Your task is to repeat exactly the lines below between the line holding "export SLEW_MARGIN = 10" and the line holding "set_input_delay 1.68 -clock", inclusive, and only those.

-*-

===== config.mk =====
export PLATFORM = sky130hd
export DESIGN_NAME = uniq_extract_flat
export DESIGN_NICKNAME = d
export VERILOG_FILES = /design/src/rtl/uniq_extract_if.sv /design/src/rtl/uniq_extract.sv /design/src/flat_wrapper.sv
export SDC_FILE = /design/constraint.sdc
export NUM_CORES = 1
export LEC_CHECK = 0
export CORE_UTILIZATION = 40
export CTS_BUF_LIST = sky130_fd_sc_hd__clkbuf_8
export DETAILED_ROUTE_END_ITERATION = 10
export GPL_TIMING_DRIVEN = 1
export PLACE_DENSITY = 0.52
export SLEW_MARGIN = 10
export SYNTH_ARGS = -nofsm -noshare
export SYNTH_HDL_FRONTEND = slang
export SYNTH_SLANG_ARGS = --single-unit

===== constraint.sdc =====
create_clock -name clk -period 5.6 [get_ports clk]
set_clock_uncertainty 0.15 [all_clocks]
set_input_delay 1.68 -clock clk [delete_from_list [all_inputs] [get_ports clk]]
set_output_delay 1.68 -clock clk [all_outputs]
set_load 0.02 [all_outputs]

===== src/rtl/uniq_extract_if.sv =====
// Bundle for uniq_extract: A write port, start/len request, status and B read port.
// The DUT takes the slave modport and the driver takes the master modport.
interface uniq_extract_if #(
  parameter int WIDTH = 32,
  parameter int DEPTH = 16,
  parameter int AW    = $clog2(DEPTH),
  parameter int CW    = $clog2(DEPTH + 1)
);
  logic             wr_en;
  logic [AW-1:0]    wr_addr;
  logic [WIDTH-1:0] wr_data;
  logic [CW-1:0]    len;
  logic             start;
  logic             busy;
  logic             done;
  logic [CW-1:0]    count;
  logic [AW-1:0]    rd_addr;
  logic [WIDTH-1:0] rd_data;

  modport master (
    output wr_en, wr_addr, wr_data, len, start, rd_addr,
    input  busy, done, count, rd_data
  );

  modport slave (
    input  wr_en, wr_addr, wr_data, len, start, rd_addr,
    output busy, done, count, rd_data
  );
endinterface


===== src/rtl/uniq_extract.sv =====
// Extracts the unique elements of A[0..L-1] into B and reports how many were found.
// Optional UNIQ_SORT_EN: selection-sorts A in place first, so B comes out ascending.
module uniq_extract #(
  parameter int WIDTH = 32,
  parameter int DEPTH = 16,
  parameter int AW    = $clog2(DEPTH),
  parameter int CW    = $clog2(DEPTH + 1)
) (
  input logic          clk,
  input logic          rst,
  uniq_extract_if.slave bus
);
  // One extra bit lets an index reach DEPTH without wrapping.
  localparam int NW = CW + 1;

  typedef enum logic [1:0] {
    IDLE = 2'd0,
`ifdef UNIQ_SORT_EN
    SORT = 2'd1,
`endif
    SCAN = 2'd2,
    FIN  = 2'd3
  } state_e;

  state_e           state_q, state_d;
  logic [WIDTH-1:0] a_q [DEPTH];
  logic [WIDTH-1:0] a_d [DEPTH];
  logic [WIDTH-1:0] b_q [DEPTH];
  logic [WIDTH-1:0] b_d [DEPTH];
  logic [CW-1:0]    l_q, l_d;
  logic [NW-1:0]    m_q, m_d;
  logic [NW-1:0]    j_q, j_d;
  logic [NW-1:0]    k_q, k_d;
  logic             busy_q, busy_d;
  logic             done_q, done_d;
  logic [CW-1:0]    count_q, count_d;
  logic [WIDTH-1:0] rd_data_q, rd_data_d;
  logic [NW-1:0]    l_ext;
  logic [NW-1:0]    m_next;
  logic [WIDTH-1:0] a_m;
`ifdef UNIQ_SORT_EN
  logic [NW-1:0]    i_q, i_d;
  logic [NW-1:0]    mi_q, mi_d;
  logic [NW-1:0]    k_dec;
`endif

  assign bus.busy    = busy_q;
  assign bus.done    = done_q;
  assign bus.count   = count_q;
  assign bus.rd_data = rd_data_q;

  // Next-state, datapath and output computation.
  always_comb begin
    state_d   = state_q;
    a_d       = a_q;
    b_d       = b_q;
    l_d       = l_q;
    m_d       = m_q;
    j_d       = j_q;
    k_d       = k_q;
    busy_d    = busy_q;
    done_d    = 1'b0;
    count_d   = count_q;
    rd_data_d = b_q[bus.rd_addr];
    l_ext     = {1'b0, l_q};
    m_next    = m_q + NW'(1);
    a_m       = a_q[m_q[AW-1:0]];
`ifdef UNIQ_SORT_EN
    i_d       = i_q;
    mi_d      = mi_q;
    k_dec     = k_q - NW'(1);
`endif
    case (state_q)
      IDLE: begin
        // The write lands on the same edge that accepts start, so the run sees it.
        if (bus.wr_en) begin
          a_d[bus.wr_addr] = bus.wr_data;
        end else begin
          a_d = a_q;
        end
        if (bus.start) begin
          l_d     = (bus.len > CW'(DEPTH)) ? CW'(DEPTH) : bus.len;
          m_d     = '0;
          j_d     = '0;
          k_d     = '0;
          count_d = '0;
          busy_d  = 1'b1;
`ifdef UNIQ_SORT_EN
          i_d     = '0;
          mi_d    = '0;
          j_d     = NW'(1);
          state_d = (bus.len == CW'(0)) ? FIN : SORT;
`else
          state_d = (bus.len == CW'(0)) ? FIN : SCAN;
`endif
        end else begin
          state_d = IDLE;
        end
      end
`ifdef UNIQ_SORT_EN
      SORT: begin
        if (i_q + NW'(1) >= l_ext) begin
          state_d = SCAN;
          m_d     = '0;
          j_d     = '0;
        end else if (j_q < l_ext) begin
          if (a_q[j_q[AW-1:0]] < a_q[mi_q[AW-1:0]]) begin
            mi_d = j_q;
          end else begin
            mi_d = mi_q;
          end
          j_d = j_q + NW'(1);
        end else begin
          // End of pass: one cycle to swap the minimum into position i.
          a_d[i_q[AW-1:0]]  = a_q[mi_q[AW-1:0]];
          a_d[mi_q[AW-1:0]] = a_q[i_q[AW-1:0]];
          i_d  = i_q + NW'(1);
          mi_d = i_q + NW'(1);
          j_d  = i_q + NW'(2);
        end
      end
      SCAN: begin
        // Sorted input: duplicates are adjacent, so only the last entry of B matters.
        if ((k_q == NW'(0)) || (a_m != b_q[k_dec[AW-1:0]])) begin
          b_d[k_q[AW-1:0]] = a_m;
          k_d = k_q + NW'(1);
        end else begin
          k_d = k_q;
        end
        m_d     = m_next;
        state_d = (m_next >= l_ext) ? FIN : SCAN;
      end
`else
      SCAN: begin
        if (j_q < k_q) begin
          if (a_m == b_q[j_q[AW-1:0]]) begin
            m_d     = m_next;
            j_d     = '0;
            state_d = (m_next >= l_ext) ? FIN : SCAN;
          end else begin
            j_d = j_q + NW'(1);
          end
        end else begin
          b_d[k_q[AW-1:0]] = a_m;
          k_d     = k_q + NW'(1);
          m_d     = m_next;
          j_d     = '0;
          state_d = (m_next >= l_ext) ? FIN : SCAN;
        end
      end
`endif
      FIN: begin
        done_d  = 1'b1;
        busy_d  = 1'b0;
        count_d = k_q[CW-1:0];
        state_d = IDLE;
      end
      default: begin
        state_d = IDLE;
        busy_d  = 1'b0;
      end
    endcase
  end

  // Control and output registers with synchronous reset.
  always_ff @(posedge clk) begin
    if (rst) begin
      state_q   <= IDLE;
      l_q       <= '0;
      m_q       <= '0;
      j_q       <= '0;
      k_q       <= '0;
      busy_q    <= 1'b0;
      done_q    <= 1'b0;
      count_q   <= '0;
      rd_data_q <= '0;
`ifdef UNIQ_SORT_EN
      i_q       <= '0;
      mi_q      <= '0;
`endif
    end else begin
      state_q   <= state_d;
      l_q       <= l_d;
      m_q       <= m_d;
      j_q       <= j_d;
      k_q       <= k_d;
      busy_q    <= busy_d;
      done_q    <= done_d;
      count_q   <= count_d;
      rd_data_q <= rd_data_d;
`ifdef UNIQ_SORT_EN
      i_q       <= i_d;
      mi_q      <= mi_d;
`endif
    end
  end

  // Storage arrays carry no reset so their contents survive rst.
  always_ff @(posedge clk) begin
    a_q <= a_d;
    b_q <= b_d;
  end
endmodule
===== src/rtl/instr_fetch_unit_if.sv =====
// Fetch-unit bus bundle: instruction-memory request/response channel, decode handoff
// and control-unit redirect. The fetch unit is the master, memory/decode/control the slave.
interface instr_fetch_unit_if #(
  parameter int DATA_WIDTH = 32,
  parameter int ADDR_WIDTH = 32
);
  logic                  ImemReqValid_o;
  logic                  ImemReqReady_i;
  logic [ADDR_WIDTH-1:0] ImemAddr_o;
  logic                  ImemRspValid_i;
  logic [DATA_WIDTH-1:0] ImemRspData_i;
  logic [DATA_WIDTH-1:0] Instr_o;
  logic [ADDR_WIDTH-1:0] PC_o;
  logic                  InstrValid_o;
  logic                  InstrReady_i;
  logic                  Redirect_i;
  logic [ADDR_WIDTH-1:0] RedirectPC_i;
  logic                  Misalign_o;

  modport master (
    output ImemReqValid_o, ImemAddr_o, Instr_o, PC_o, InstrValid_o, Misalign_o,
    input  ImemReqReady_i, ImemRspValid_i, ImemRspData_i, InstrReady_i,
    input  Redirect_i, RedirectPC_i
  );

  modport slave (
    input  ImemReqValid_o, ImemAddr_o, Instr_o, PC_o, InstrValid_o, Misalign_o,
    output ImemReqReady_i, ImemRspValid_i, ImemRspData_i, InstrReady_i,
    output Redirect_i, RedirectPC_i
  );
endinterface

-*-

* _Solution to the problem_
export SLEW_MARGIN = 10
export SYNTH_ARGS = -nofsm -noshare
export SYNTH_HDL_FRONTEND = slang
export SYNTH_SLANG_ARGS = --single-unit

===== constraint.sdc =====
create_clock -name clk -period 5.6 [get_ports clk]
set_clock_uncertainty 0.15 [all_clocks]
set_input_delay 1.68 -clock clk [delete_from_list [all_inputs] [get_ports clk]]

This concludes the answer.